Rock star Ben Harper gave an impassioned speech, with his wife, actress Laura Dern, looking on supportively.
Actress Daryl Hannah emerged from a green tent she is calling home, saying she passes the time at night by strumming chords on her miniature guitar.
Hollywood has come to South Los Angeles in a last-ditch effort to save a community farm that is slated for development.
Their legal options exhausted and fundraising efforts stymied, the 350 farm users who for several years have been trying to preserve a 14-acre urban oasis did that very Hollywood thing: They appealed to celebrities for help.
The scene Wednesday had the feel of a 1960s concert that Baez might have headlined, with ponytailed environmental activists grooving to her songs. They mingled with the mostly Latino immigrants who tend small plots of vegetables, herbs, fruit trees and cactus, a popular Central American food.
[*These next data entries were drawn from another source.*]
**config.mk**
```make
export PLATFORM = sky130hd
export DESIGN_NAME = secuenciador_vector
export DESIGN_NICKNAME = d
export VERILOG_FILES = /design/src/rtl/secuenciador_vector.sv
export SDC_FILE = /design/constraint.sdc
export NUM_CORES = 1
export LEC_CHECK = 0
export ABC_AREA = 1
export CAP_MARGIN = 25
export CORE_MARGIN = 4
export CORE_UTILIZATION = 35
export CTS_CLUSTER_DIAMETER = 120
export DETAILED_ROUTE_END_ITERATION = 10
export SYNTH_ARGS = -nofsm -noshare
export SYNTH_HDL_FRONTEND = slang
export SYNTH_SLANG_ARGS = --single-unit
export TNS_END_PERCENT = 1
```
**constraint.sdc**
```tcl
create_clock -name clk -period 1.8 [get_ports clk]
set_input_delay 0.18 -clock clk [delete_from_list [all_inputs] [get_ports clk]]
set_output_delay 0.18 -clock clk [all_outputs]
set_load 0.01 [all_outputs]
```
It's far from certain that the celebrities can save the farm, which came to life after the 1992 riots when the city leased the land to the Los Angeles Regional Food Bank.
Ralph Horowitz bought the land from the city in 2003 and in recent months has been trying to sell it off for development.
A nonprofit group tried to buy the land and preserve the farm, but it announced last week that it was $10 million short of Horowitz's $16.3-million asking price.
Some in the community support him, arguing that the area would benefit from the jobs that would come if the land at Alameda and 41st streets were developed.
Still, the injection of celebrity has brought new interest from the media and surrounding community to the preservation effort, which seemed to be flagging in recent weeks.
Using a microphone sent up to her makeshift treehouse, Baez told reporters and activists that she felt a strong affinity for the immigrants who use the land to grow food, saying it reminded her of her father's roots in Mexico.
"Although I don't speak Spanish, I saw my people and my ancestors here in the cactus and in the ... medicinal plants as I was shown around," said Baez, who began her tree-sitting vigil Tuesday night. "I was astounded and I was moved, and I associated very strongly with the brown-skinned people here."